Man wird wohl nicht verlangen, dass ich hier eine specielle Beschreibung einer Mittelmeersdampfschifffahrtsreise machen soll. Heutzutage sind dieselben so alltäglich geworden, und ich für meine Person hatte diese Tour so oft gemacht, dass ich meine Leser in möglichster Schnelle nach Alexandrien führen werde. Und ich kann das mit um so grösserer Gewissenhaftigkeit, als wir auf unserer ganzen Fahrt vom ausgezeichnetsten Wetter begünstigt waren trotz der schon sehr vorgerückten Jahreszeit, wo das Mittelländische Meer manchmal recht tückisch ist.

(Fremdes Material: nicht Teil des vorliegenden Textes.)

Source: an optimization exercise on an open RTL-to-GDS flow (aim: small area and a short achievable clock period). Production flows keep margins and buffers that such runs may drop.
Function was checked by simulation only, so behaviour that the tests miss may differ from the original.
Power is estimated from default activity; no workload was simulated.

--- flow/design.v ---
package FPU_pkg;
    parameter F_LENGHT=16;
    parameter F_SIGN=1;
    parameter F_MANT=7;
    parameter F_EXP= 8;
    parameter F_EXP_BIAS=(2 ** (F_EXP-1))-1;
    parameter EXP_MAX= (2**F_EXP)-1;
    parameter INF_E_F			=	15'b111111110000000;  
	parameter SNAN_E_F			=	15'b111111110111111;  
	parameter QNAN_E_F			=	15'b111111111000000;  
	parameter ZERO_E_F			=	15'b000000000000000;  
endpackage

Durch die Strasse von Bonifacio kommend, bei Caprera vorbei, nachdem wir vorher die herrliche Küste von Corsika mit den jetzt schon weissen Gipfeln dieser Insel bewundert hatten, behielten wir nun fast immer Land in Sicht, bis wir nach Messina kamen, sei es nun, dass wir westlich die sardinischen Berge oder östlich die italienischen Küsten hatten. Wie immer, lagerte eine ruhige, sich kaum verstärkende oder vermindernde weisse Dampfwolke auf dem Stromboli und so dicht fuhren wir bei diesem Vulkan vorbei, dass wir das Rufen der Leute hören konnten. In Messina hatten wir nur einen einstündigen Aufenthalt, um Passagiere an Bord zu nehmen und Proviant zu erneuern; da es Abend war, ging natürlich niemand ans Land und am folgenden Tage war jede Küste unseren Blicken entrückt. Aber nur noch einige Tage und wir waren an dem ägyptischen Ufer.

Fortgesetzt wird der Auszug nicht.